By May 4, 2026May 5th, 2026No Comments6 min read
Blue Heron

There’s no need to leave your baggage at the door when approaching writer/director Sophy Romvari’s evocative familial drama, Blue Heron.

In the contemplative and emotionally arresting Blue Heron, the direction adopts a proactive, dominant role from the start. Behaving in a way that toes the line between self-insertion and calculated distance, the story is both observational and deeply intimate. Having already solidified herself as an up-and-comer to watch with her short film, the award-winning Still Processing, Romvari’s work here secures her as a formidable artist ready to take the reins and blend cinematic history with a fresh, modern gaze.

The film follows a family of six who’ve just moved to a new home on Vancouver Island. Led by the diligent, prickly mother and their artistic, passive father, the family is constantly in flux. While the three youngest spend their days in the childlike fugue state of summer, either outdoors, thriving, or indoors, rotting in the increasingly enclosed space, the eldest, Jeremy, is on the precipice of self-destruction and tragedy.

Through what means is unclear, as his journey is told through the eyes of the youngest child, Sasha. Sasha, who sees the warning signs, but can’t mentally articulate or grasp just what turmoil he’s winding the family up into.

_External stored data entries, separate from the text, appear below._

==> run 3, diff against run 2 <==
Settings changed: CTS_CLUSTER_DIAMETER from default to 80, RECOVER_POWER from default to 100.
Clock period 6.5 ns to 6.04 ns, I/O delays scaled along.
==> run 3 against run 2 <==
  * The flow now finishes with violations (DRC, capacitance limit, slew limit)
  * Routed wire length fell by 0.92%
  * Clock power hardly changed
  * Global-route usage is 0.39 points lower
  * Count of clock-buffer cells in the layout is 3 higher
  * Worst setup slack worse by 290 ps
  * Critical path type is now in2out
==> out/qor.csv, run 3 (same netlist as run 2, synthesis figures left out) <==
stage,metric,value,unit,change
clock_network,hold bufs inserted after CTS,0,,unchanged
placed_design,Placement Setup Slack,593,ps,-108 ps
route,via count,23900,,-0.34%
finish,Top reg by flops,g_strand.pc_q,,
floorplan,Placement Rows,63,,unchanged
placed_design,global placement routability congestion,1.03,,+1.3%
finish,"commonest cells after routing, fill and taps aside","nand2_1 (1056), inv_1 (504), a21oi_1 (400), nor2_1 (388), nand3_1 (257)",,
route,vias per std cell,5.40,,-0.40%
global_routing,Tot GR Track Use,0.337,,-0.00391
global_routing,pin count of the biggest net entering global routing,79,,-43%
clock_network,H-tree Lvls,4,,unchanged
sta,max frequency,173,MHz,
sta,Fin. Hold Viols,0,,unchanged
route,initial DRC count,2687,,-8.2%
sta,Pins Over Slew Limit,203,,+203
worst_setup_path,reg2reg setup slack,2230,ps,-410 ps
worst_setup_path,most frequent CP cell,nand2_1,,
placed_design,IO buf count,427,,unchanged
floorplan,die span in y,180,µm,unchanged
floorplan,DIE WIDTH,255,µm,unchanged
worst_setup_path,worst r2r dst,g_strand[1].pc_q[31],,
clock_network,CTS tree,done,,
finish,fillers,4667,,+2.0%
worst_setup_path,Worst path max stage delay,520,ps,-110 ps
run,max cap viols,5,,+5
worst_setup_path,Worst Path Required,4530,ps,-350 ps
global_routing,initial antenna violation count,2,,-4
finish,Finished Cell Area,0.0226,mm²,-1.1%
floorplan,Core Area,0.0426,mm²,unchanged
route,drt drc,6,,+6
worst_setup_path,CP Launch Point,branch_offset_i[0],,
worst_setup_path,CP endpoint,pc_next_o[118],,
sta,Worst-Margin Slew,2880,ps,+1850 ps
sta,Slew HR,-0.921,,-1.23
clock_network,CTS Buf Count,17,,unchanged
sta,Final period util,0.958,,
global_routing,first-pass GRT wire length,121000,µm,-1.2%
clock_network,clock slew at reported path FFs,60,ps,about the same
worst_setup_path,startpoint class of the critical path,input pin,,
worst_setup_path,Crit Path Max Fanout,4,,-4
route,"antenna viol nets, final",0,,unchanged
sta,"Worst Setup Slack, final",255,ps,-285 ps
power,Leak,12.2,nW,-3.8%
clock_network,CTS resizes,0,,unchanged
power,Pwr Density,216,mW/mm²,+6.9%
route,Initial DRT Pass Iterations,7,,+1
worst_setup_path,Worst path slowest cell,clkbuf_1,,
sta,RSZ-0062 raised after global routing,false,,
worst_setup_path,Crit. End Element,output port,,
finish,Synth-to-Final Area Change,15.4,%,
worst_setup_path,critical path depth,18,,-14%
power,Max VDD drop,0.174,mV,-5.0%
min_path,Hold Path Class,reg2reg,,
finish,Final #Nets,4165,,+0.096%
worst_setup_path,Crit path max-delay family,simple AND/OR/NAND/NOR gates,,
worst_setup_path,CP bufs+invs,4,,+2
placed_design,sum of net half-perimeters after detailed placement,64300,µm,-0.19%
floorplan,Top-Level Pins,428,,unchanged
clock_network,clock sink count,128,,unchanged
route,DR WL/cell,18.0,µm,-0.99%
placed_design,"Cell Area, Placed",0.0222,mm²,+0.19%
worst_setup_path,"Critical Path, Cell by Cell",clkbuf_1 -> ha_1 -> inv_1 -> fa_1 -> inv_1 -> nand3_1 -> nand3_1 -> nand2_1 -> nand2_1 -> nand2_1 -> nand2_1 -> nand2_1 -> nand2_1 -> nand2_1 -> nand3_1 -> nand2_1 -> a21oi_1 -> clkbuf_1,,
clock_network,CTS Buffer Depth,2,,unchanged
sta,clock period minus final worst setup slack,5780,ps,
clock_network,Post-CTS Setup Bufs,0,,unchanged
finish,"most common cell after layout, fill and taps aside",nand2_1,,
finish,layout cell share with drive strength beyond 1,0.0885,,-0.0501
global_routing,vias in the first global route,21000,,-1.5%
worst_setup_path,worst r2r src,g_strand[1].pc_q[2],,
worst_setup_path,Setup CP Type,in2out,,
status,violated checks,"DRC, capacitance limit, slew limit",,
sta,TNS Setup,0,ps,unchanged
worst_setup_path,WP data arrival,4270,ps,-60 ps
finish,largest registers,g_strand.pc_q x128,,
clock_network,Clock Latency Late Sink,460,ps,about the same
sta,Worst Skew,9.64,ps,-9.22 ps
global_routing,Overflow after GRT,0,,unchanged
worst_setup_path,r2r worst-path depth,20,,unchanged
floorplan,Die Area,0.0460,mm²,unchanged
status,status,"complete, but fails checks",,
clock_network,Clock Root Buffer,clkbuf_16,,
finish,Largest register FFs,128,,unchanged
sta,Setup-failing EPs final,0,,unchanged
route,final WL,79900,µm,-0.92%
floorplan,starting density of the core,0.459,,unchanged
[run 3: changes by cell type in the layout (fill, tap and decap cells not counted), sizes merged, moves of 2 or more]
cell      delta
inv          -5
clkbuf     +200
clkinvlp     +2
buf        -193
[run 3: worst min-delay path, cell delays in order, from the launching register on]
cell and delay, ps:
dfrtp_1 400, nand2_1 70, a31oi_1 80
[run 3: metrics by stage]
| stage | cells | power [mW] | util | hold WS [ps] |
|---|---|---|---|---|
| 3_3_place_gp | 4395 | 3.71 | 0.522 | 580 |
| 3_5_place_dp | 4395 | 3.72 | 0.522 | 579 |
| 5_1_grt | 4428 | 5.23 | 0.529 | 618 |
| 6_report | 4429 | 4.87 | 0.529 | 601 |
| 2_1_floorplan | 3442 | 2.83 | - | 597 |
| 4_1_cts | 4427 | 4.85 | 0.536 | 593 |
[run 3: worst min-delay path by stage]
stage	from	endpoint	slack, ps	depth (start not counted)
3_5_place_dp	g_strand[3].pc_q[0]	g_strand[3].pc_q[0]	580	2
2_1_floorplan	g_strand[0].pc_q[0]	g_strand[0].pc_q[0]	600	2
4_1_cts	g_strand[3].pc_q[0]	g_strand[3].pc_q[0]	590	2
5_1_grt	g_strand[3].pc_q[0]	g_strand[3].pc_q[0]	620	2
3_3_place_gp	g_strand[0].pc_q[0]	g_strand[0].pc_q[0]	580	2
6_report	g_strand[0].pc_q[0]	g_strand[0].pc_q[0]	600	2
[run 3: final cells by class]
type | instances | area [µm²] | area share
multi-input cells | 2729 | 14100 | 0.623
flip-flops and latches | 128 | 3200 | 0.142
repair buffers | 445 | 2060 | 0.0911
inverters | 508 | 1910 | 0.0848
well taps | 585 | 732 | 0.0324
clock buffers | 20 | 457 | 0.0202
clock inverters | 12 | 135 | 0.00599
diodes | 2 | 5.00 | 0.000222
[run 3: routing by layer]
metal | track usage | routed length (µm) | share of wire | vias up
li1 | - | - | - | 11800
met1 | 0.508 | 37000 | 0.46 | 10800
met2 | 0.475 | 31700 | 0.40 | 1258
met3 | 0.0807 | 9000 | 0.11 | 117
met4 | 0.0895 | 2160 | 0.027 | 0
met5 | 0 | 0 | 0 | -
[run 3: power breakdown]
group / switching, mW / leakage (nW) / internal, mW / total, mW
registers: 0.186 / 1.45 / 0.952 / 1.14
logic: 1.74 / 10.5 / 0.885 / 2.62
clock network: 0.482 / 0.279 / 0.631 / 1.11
$ cat src/design/trig_encoder.sv
`timescale 1ns/1ns

module trig_encoder
(
	input  logic                                clkcms,
	input  logic                                clr0,
	input  logic                                feb_rst_i,
	input  logic [dmb_trig_pkg::NUM_CFEB-1:0]   lct_i,
	input  logic                                l1a_i,
	input  logic [dmb_trig_pkg::NUM_CFEB-1:0]   l1a_match_i,
	input  logic [dmb_trig_pkg::NUM_CFEB-1:0]   match_win0_i,
	input  logic                                cable_dly_i,
	input  logic                                snd_win_i,
	input  logic [dmb_trig_pkg::NUM_CFEB-1:0]   kill_mask_i,
	output logic [dmb_trig_pkg::NUM_CFEB-1:0]   trg_enc_b0_o,
	output logic [dmb_trig_pkg::NUM_CFEB-1:0]   trg_enc_b1_o,
	output logic [dmb_trig_pkg::NUM_CFEB-1:0]   trg_enc_b2_o
);

	dmb_trig_pkg::trg_op_e                 op_c [dmb_trig_pkg::NUM_CFEB];
	logic [dmb_trig_pkg::NUM_CFEB-1:0]     match_c;
	logic [dmb_trig_pkg::NUM_CFEB-1:0]     b0_c, b1_c, b2_c;
	logic [dmb_trig_pkg::NUM_CFEB-1:0]     b0_q, b1_q, b2_q;
	logic [dmb_trig_pkg::NUM_CFEB-1:0]     b0_qq, b1_qq, b2_qq;

	// Window mode shows match window position 0 in place of the L1A match
	assign match_c = snd_win_i ? match_win0_i : l1a_match_i;

	always_comb
	begin
		for (int i = 0; i < dmb_trig_pkg::NUM_CFEB; i++)
		begin
			if (feb_rst_i)
				op_c[i] = dmb_trig_pkg::OP_RESYNC;
			else if (kill_mask_i[i])
				op_c[i] = dmb_trig_pkg::OP_IDLE;
			else if (l1a_i && match_c[i])
				op_c[i] = dmb_trig_pkg::OP_L1A_MATCH;
			else if (l1a_i)
				op_c[i] = dmb_trig_pkg::OP_L1A;
			else if (lct_i[i])
				op_c[i] = dmb_trig_pkg::OP_LCT;
			else
				op_c[i] = dmb_trig_pkg::OP_IDLE;
			b0_c[i] = op_c[i][0];
			b1_c[i] = op_c[i][1];
			b2_c[i] = op_c[i][2];
		end
	end

	// Output stage plus the extra cable-delay stage
	always_ff @(posedge clkcms or posedge clr0)
	begin
		if (clr0)
		begin
			{b2_q, b1_q, b0_q}    <= '0;
			{b2_qq, b1_qq, b0_qq} <= '0;
		end
		else
		begin
			{b2_q, b1_q, b0_q}    <= {b2_c, b1_c, b0_c};
			{b2_qq, b1_qq, b0_qq} <= {b2_q, b1_q, b0_q};
		end
	end

	assign trg_enc_b0_o = cable_dly_i ? b0_qq : b0_q;
	assign trg_enc_b1_o = cable_dly_i ? b1_qq : b1_q;
	assign trg_enc_b2_o = cable_dly_i ? b2_qq : b2_q;

	for (genvar g = 0; g < dmb_trig_pkg::NUM_CFEB; g++)
	begin : g_op_chk
		a_op_legal: assert property (@(posedge clkcms) disable iff (clr0)
			{trg_enc_b2_o[g], trg_enc_b1_o[g], trg_enc_b0_o[g]} inside
			{dmb_trig_pkg::OP_IDLE, dmb_trig_pkg::OP_LCT, dmb_trig_pkg::OP_L1A,
			 dmb_trig_pkg::OP_L1A_MATCH, dmb_trig_pkg::OP_RESYNC});
	end

endmodule
$ cat config.mk
export PLATFORM = sky130hd
export DESIGN_NAME = fetch_top
export DESIGN_NICKNAME = d
export VERILOG_FILES = /design/src/fetch_pkg.sv /design/src/branch_predict.sv /design/src/fetch_unit.sv /design/src/icache.sv /design/src/inst_queue.sv /design/src/fetch_top.sv
export SDC_FILE = /design/constraint.sdc
export NUM_CORES = 1
export LEC_CHECK = 0
export BUFFER_PORTS_ARGS = -buffer_cell sky130_fd_sc_hd__buf_2
export CORE_MARGIN = 4
export CORE_UTILIZATION = 59
export CTS_BUF_LIST = sky130_fd_sc_hd__clkbuf_4 sky130_fd_sc_hd__clkbuf_8
export DETAILED_ROUTE_END_ITERATION = 10
export PLACE_DENSITY_LB_ADDON = 0.2
export SLEW_MARGIN = 10
export SYNTH_ARGS = -nofsm -noshare
export SYNTH_HDL_FRONTEND = slang
export SYNTH_SLANG_ARGS = --single-unit
$ cat constraint.sdc
create_clock -name clk_in -period 13.6 [get_ports clk_in]
set_input_delay 1.36 -clock clk_in [delete_from_list [all_inputs] [get_ports clk_in]]
set_output_delay 1.36 -clock clk_in [all_outputs]
set_load 0.02 [all_outputs]
$ cat src/fetch_pkg.sv
package fetch_pkg;

	// ################################################
	// Datapath widths
	// ################################################
	localparam int ADDR_WIDTH = 32;
	localparam int INST_WIDTH = 32;

	// First fetch after reset
	localparam logic [ADDR_WIDTH-1:0] RESET_PC = '0;

	// ################################################
	// RV32I major opcodes seen by the predictor
	// ################################################
	localparam logic [6:0] OPC_JAL    = 7'b1101111;
	localparam logic [6:0] OPC_BRANCH = 7'b1100011;

endpackage : fetch_pkg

A slow-fracturing foundation.

Sasha in Blue Heron

You’ll recognize parts of Blue Heron in the blueprints of other notable work. There’s the image of fractured humanity through the lens of nostalgic innocence – unassuming yet curious that evokes a similar energy as Charlotte Wells’s Aftersun. And then there’s the clear evocation of titan filmmakers Jafar Panahi and Abbas Kiarostami, filmmakers whose careers play with the careful rewiring of the expectations of linear storytelling.

The seams of the work are evident, the stitching of form and function as Romvari attempts and achieves her own story that eschews easy and consumable narratives. Instead, she pushes on the pulse of inevitability through a revolving perspective that delivers the story in piecemeal before culminating into something whole.

Jeremy’s increasingly dangerous behavior takes a tremendous toll on the family. And something that Romvari does so well is that she refuses to plainly say just what he’s dealing with. Instead, the tragedy stems from the fact that sometimes love, care, and attention don’t matter. Sometimes, when people are hurting, when people are prone to lashing out, or succumb to addiction, there’s nothing you can do or say to reach them. It becomes a tiresome act of resistant repetition – because it becomes harder to resist the pull of apathy when faced with such a steep, emotional climb.

The devastating cyclical functions of life.

Jeremy against an ocean backdrop

The first half of Blue Heron operates as a tone poem. These are snapshots of a childhood struck by unforeseen but unavoidable turbulence. The camera spends a lot of time on Sasha and Jeremy’s faces – the former is inquisitive, the latter closed off. Through Romvari’s contemplative perspective, we watch the slow wear and tear of a family in crisis, suffocating under the weight of subtle volatility, with no clear way to keep them from sinking beneath the surf. It’s heavy stuff, visceral in its depiction of the burdensome weight of caring about someone and not knowing how you’ll be able to help them.

That’s where Romvari finds the magic in the narrative, even if she handles the transition between the telling of the story and who is leading the film with less finesse. As the story progresses and Jeremy’s outbursts become more frequent and less predictable, the writing shifts gears. Suddenly, we’re with adult Sasha. Sasha leading a conversation where she asks health care professionals and mental health advocates how they might approach a case like Jeremy’s in the present day with more resources at their disposal.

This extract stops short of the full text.